Onto RSS -- my beautiful, dark, twisted RSS. There's truly zero urgency here and relatively few messages (writing blog posts is time-consuming!). Moreover, returning to our message evaluation framework, an RSS inbox only contains messages from known senders, since you've explicitly had to add their RSS feeds to your feed-roll. And, since you've likely done that because you expect to value the contents of their messages, you're likely living in the upper left quadrant in RSS-land, enjoying that drizzled honey and those weird-newspaper rolls.

Email is the real challenge-tunity here.

Stuck in the Middle With You

Email is caught in the middle of all these features, both message-level and inbox-level. Anyone can email you at any time with any message, so there's a ton of it, and any message may be useful and/or urgent. That's mostly a good thing, and probably our RFC-writing forerunners wanted it that way.

Thus, we check our email, prodigiously, every single day. All day long. While we're pooping, while we're Zooming, while we're doing any old thing.

Perhaps this is a lens on why newsletters are making a comeback. Email readers are a "captive audience," because we cannot avoid triaging our email inboxes. As long as publishers keep their newsletters top-row-level useful, we'll keep Substacking them. Certainly, the chances of me reading an email newsletter are greater than they would be if I had to visit individual blogs. However, I think my ideal for premium content would be paid RSS feeds, rather than email newsletters, because I want to keep my email inbox clean as possible to aid in my triaging. In fact, this is what many podcasts are now doing (since podcasts are just noisy RSS feeds).

OK, enough about content-monetization (have I mentioned I have a free newsletter below?). How can we make our email inbox feel better? Is it possible to make email feel as good as RSS?

First, we should establish principles-slash-goals for each quadrant in our Conjoined Box of Message Success:

message actions

How might we think about upholding these principles in our email inboxes?

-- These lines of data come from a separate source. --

### src/rtl/sha_tail_packer_128.sv
// Packs four 32-bit header words into the 128-bit block tail, writes it to the
// block store, then sweeps the nonce word one write per step request.
module sha_tail_packer_128 #(
  parameter bit NONCE_SWAP = 1'b0
) (
  input  logic         CLK,
  input  logic         RST,
  input  logic         word_valid,
  input  logic [31:0]  word_in,
  output logic         word_ready,
  input  logic         restart,
  input  logic         nonce_step,
  output logic [127:0] block_out,
  output logic         write_en,
  output logic         nonce_wrap
);

  typedef enum logic [1:0] {FILL, WRITE, HOLD} state_t;

  state_t      r_state;
  logic [1:0]  r_word_cnt;
  logic [31:0] w_nonce_cur;
  logic [31:0] w_nonce_inc;
  logic [31:0] w_nonce_nxt;
  logic        w_nonce_max;

  function automatic logic [31:0] bswap(input logic [31:0] v);
    return {v[7:0], v[15:8], v[23:16], v[31:24]};
  endfunction

  // Swapping is its own inverse, so the same function maps in and out.
  assign w_nonce_cur = NONCE_SWAP ? bswap(block_out[31:0]) : block_out[31:0];
  assign w_nonce_inc = w_nonce_cur + 32'd1;
  assign w_nonce_nxt = NONCE_SWAP ? bswap(w_nonce_inc) : w_nonce_inc;
  assign w_nonce_max = (block_out[31:0] == 32'hFFFF_FFFF);

  assign word_ready = (r_state == FILL);

  always_ff @(posedge CLK or posedge RST) begin
    if (RST) begin
      r_state    <= FILL;
      r_word_cnt <= 2'd0;
      block_out  <= '0;
      write_en   <= 1'b0;
      nonce_wrap <= 1'b0;
    end else begin
      write_en   <= 1'b0;
      nonce_wrap <= 1'b0;
      if (restart) begin
        r_state    <= FILL;
        r_word_cnt <= 2'd0;
      end else begin
        case (r_state)
          FILL: begin
            if (word_valid) begin
              case (r_word_cnt)
                2'd0: block_out[127:96] <= word_in;
                2'd1: block_out[95:64]  <= word_in;
                2'd2: block_out[63:32]  <= word_in;
                default: block_out[31:0] <= word_in;
              endcase
              r_word_cnt <= r_word_cnt + 2'd1;
              if (r_word_cnt == 2'd3) begin
                r_state  <= WRITE;
                write_en <= 1'b1;
              end
            end
          end
          WRITE: r_state <= HOLD;
          HOLD: begin
            if (nonce_step) begin
              if (w_nonce_max) begin
                nonce_wrap <= 1'b1;
                r_state    <= FILL;
              end else begin
                block_out[31:0] <= w_nonce_nxt;
                write_en        <= 1'b1;
                r_state         <= WRITE;
              end
            end
          end
          default: r_state <= FILL;
        endcase
      end
    end
  end

endmodule
<file path="src/rtl/pixart_pkg.sv">
// Shared definitions for the PixArt IR camera I2C emulation: address, report layout and FSM encoding.
package pixart_pkg;

  localparam logic [6:0] DEFAULT_ADDR = 7'h58;
  localparam int         REPORT_LEN   = 16;
  localparam int         IDX_W        = $clog2(REPORT_LEN);
  localparam logic [7:0] NO_BLOB      = 8'hFF;

  typedef enum logic [2:0] {
    ST_IDLE     = 3'd0,
    ST_ADDR     = 3'd1,
    ST_ADDR_ACK = 3'd2,
    ST_PTR      = 3'd3,
    ST_WR_BYTE  = 3'd4,
    ST_WR_ACK   = 3'd5,
    ST_RD_BYTE  = 3'd6,
    ST_RD_ACK   = 3'd7
  } i2c_state_e;

  // Only report bytes 1..3 depend on the blob inputs; the rest are constants.
  typedef struct packed {
    logic [7:0] b1;
    logic [7:0] b2;
    logic [7:0] b3;
  } blob_rec_t;

  function automatic blob_rec_t pack_blob(input logic [9:0] x, input logic [9:0] y,
                                          input logic valid, input logic [3:0] size);
    blob_rec_t r;
    if (valid) begin
      r.b1 = x[7:0];
      r.b2 = y[7:0];
      r.b3 = {y[9:8], x[9:8], size};
    end else begin
      r.b1 = NO_BLOB;
      r.b2 = NO_BLOB;
      r.b3 = NO_BLOB;
    end
    return r;
  endfunction

  function automatic logic [7:0] report_byte(input logic [IDX_W-1:0] idx, input blob_rec_t rec);
    logic [7:0] b;
    case (idx)
      4'd0:    b = 8'h00;
      4'd1:    b = rec.b1;
      4'd2:    b = rec.b2;
      4'd3:    b = rec.b3;
      default: b = NO_BLOB;
    endcase
    return b;
  endfunction

endpackage

</file>
<file path="src/rtl/i2c_line_filter.sv">
// Synchronises and deglitches one SCL/SDA pair and flags SCL edges plus START/STOP conditions.
module i2c_line_filter #(
  parameter int FILTER = 2
) (
  input  logic clk,
  input  logic rst_n,
  input  logic scl,
  input  logic sda,
  output logic sda_level,
  output logic scl_rise,
  output logic scl_fall,
  output logic start_det,
  output logic stop_det
);

  logic [1:0]        scl_sync_r, sda_sync_r;
  logic [FILTER-1:0] scl_hist_r, sda_hist_r;
  logic              scl_flt_r, sda_flt_r, scl_prev_r, sda_prev_r;
  logic              sda_level_r, scl_rise_r, scl_fall_r, start_r, stop_r;

  // Synchroniser, sample history and filtered levels; a level is accepted only once all samples agree.
  always_ff @(posedge clk or negedge rst_n) begin
    if (!rst_n) begin
      scl_sync_r <= 2'b11;
      sda_sync_r <= 2'b11;
      scl_hist_r <= '1;
      sda_hist_r <= '1;
      scl_flt_r  <= 1'b1;
      sda_flt_r  <= 1'b1;
      scl_prev_r <= 1'b1;
      sda_prev_r <= 1'b1;
    end else begin
      scl_sync_r <= {scl_sync_r[0], scl};
      sda_sync_r <= {sda_sync_r[0], sda};
      scl_hist_r <= FILTER'({scl_hist_r, scl_sync_r[1]});
      sda_hist_r <= FILTER'({sda_hist_r, sda_sync_r[1]});
      if (&scl_hist_r) scl_flt_r <= 1'b1;
      else if (~|scl_hist_r) scl_flt_r <= 1'b0;
      else scl_flt_r <= scl_flt_r;
      if (&sda_hist_r) sda_flt_r <= 1'b1;
      else if (~|sda_hist_r) sda_flt_r <= 1'b0;
      else sda_flt_r <= sda_flt_r;
      scl_prev_r <= scl_flt_r;
      sda_prev_r <= sda_flt_r;
    end
  end

  // Registered edge and bus-condition strobes, aligned with the registered SDA level.
  always_ff @(posedge clk or negedge rst_n) begin
    if (!rst_n) begin
      sda_level_r <= 1'b1;
      scl_rise_r  <= 1'b0;
      scl_fall_r  <= 1'b0;
      start_r     <= 1'b0;
      stop_r      <= 1'b0;
    end else begin
      sda_level_r <= sda_flt_r;
      scl_rise_r  <= scl_flt_r & ~scl_prev_r;
      scl_fall_r  <= ~scl_flt_r & scl_prev_r;
      start_r     <= scl_flt_r & scl_prev_r & sda_prev_r & ~sda_flt_r;
      stop_r      <= scl_flt_r & scl_prev_r & ~sda_prev_r & sda_flt_r;
    end
  end

  assign sda_level = sda_level_r;
  assign scl_rise  = scl_rise_r;
  assign scl_fall  = scl_fall_r;
  assign start_det = start_r;
  assign stop_det  = stop_r;

endmodule

</file>
<file path="src/rtl/pixart_i2c_target.sv">
// I2C responder emulating the PixArt IR camera: accepts config writes and serves a 16-byte blob report.
module pixart_i2c_target
  import pixart_pkg::*;
#(
  parameter logic [6:0] I2C_ADDR  = DEFAULT_ADDR,
  parameter int         FILTER    = 2,
  parameter logic [3:0] BLOB_SIZE = 4'h2
) (
  input  logic       clk,
  input  logic       reset,
  input  logic       i2c_scl,
  input  logic       i2c_sda_in,
  output logic       i2c_sda_out,
  output logic       i2c_sda_dir,
  input  logic [9:0] blob_x,
  input  logic [9:0] blob_y,
  input  logic       blob_valid,
  output logic       cfg_wr_en,
  output logic [7:0] cfg_wr_addr,
  output logic [7:0] cfg_wr_data,
  output logic       busy
);

  logic sda_level_s, scl_rise_s, scl_fall_s, start_s, stop_s;

  i2c_line_filter #(.FILTER(FILTER)) u_filter (
    .clk       (clk),
    .rst_n     (reset),
    .scl       (i2c_scl),
    .sda       (i2c_sda_in),
    .sda_level (sda_level_s),
    .scl_rise  (scl_rise_s),
    .scl_fall  (scl_fall_s),
    .start_det (start_s),
    .stop_det  (stop_s)
  );

  i2c_state_e       state_r;
  logic [3:0]       bit_cnt_r;
  logic [7:0]       shift_r;
  logic [7:0]       pointer_r;
  logic [IDX_W-1:0] rd_idx_r;
  blob_rec_t        rec_r;
  logic             rw_r, ack_drv_r, ptr_inc_r;
  logic             sda_dir_r, cfg_wr_en_r, busy_r;
  logic [7:0]       cfg_wr_addr_r, cfg_wr_data_r;

  logic [7:0] shift_next_s, rd_byte_s, rd_first_s;
  logic [2:0] rd_sel_s;
  logic       rd_bit_s;
  blob_rec_t  rec_now_s;

  // Datapath helpers: next shifted byte and the report bit to present on the next SCL fall.
  always_comb begin
    shift_next_s = {shift_r[6:0], sda_level_s};
    rec_now_s    = pack_blob(blob_x, blob_y, blob_valid, BLOB_SIZE);
    rd_first_s   = report_byte(4'd0, rec_now_s);
    rd_byte_s    = report_byte(rd_idx_r, rec_r);
    rd_sel_s     = 3'd7 - bit_cnt_r[2:0];
    rd_bit_s     = rd_byte_s[rd_sel_s];
  end

  // Protocol FSM; STOP and START override every state, SDA only moves on filtered SCL falls.
  always_ff @(posedge clk or negedge reset) begin
    if (!reset) begin
      state_r       <= ST_IDLE;
      bit_cnt_r     <= 4'd0;
      shift_r       <= 8'h00;
      pointer_r     <= 8'h00;
      rd_idx_r      <= '0;
      rec_r         <= '1;
      rw_r          <= 1'b0;
      ack_drv_r     <= 1'b0;
      ptr_inc_r     <= 1'b0;
      sda_dir_r     <= 1'b0;
      cfg_wr_en_r   <= 1'b0;
      cfg_wr_addr_r <= 8'h00;
      cfg_wr_data_r <= 8'h00;
      busy_r        <= 1'b0;
    end else begin
      cfg_wr_en_r <= 1'b0;
      if (stop_s) begin
        state_r   <= ST_IDLE;
        sda_dir_r <= 1'b0;
        busy_r    <= 1'b0;
        bit_cnt_r <= 4'd0;
        ack_drv_r <= 1'b0;
      end else if (start_s) begin
        state_r   <= ST_ADDR;
        sda_dir_r <= 1'b0;
        bit_cnt_r <= 4'd0;
        ack_drv_r <= 1'b0;
      end else begin
        case (state_r)
          ST_IDLE: begin
            state_r <= ST_IDLE;
          end
          ST_ADDR: begin
            if (scl_rise_s) begin
              shift_r   <= shift_next_s;
              bit_cnt_r <= bit_cnt_r + 4'd1;
              if (bit_cnt_r == 4'd7) begin
                bit_cnt_r <= 4'd0;
                if (shift_next_s[7:1] == I2C_ADDR) begin
                  state_r <= ST_ADDR_ACK;
                  rw_r    <= shift_next_s[0];
                  busy_r  <= 1'b1;
                end else begin
                  state_r <= ST_IDLE;
                  busy_r  <= 1'b0;
                end
              end
            end
          end
          ST_ADDR_ACK: begin
            if (scl_fall_s) begin
              if (!ack_drv_r) begin
                sda_dir_r <= 1'b1;
                ack_drv_r <= 1'b1;
              end else begin
                ack_drv_r <= 1'b0;
                // The fall that ends the ACK also presents the first report bit.
                if (rw_r) begin
                  state_r   <= ST_RD_BYTE;
                  rec_r     <= rec_now_s;
                  rd_idx_r  <= '0;
                  sda_dir_r <= ~rd_first_s[7];
                  bit_cnt_r <= 4'd1;
                end else begin
                  state_r   <= ST_PTR;
                  sda_dir_r <= 1'b0;
                  bit_cnt_r <= 4'd0;
                end
              end
            end
          end
          ST_PTR: begin
            if (scl_rise_s) begin
              shift_r   <= shift_next_s;
              bit_cnt_r <= bit_cnt_r + 4'd1;
              if (bit_cnt_r == 4'd7) begin
                bit_cnt_r <= 4'd0;
                pointer_r <= shift_next_s;
                ptr_inc_r <= 1'b0;
                state_r   <= ST_WR_ACK;
              end
            end
          end
          ST_WR_BYTE: begin
            if (scl_rise_s) begin
              shift_r   <= shift_next_s;
              bit_cnt_r <= bit_cnt_r + 4'd1;
              if (bit_cnt_r == 4'd7) begin
                bit_cnt_r     <= 4'd0;
                cfg_wr_en_r   <= 1'b1;
                cfg_wr_addr_r <= pointer_r;
                cfg_wr_data_r <= shift_next_s;
                ptr_inc_r     <= 1'b1;
                state_r       <= ST_WR_ACK;
              end
            end
          end
          ST_WR_ACK: begin
            if (scl_fall_s) begin
              if (!ack_drv_r) begin
                sda_dir_r <= 1'b1;
                ack_drv_r <= 1'b1;
              end else begin
                sda_dir_r <= 1'b0;
                ack_drv_r <= 1'b0;
                bit_cnt_r <= 4'd0;
                state_r   <= ST_WR_BYTE;
                if (ptr_inc_r) pointer_r <= pointer_r + 8'd1;
              end
            end
          end
          ST_RD_BYTE: begin
            if (scl_fall_s) begin
              if (bit_cnt_r == 4'd8) begin
                sda_dir_r <= 1'b0;
                bit_cnt_r <= 4'd0;
                state_r   <= ST_RD_ACK;
              end else begin
                sda_dir_r <= ~rd_bit_s;
                bit_cnt_r <= bit_cnt_r + 4'd1;
              end
            end
          end
          ST_RD_ACK: begin
            if (scl_rise_s) begin
              bit_cnt_r <= 4'd0;
              sda_dir_r <= 1'b0;
              if (!sda_level_s) begin
                rd_idx_r <= rd_idx_r + 4'd1;
                state_r  <= ST_RD_BYTE;
              end else begin
                state_r <= ST_IDLE;
                busy_r  <= 1'b0;
              end
            end
          end
          default: begin
            state_r   <= ST_IDLE;
            sda_dir_r <= 1'b0;
            busy_r    <= 1'b0;
          end
        endcase
      end
    end
  end

  assign i2c_sda_out = 1'b0;
  assign i2c_sda_dir = sda_dir_r;
  assign cfg_wr_en   = cfg_wr_en_r;
  assign cfg_wr_addr = cfg_wr_addr_r;
  assign cfg_wr_data = cfg_wr_data_r;
  assign busy        = busy_r;

endmodule

</file>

Hmm, after reviewing message characteristics, email actually seems semi-okay. Most people can easily tell whether an email is going to be useful or not, provided that they take a second to glance it. The problem, then, is volume. Are we going to ensure that we glance at the most useful emails within their respective windows of urgency?

The medium is the madness

Maybe we need a faster way to just chug through emails. Power gmail users can't live without their keyboard shortcuts, for example. Or maybe we need better filtering-out of spam-like emails from our favorite clothing providers. Or maybe we need a way to remind us to triage a high-likelihood, potentially-useful email later.

Add up enough of these, and we're building a better imbox. I mean inbox. I do like the idea that companies like Superhuman and Basecamp are innovating in email to try to block and tackle against the useless and steer us towards the useful. I personally haven't made the jump yet. I'm slightly stuck in my Gmail ways now, and I do think that, with a bit more fiddly-work, I can set up my Gmail to reproduce a lot of the most impactful features of Superhuman or hey.com.

I've certainly missed some features in this analysis. But I'm trying to apply these frameworks not just to email, but to all forms on inboxes in my life that require my human-in-the-loop intervention. Something's gotta give, or this is just going to become our full-time job. Cue Slack-message sound.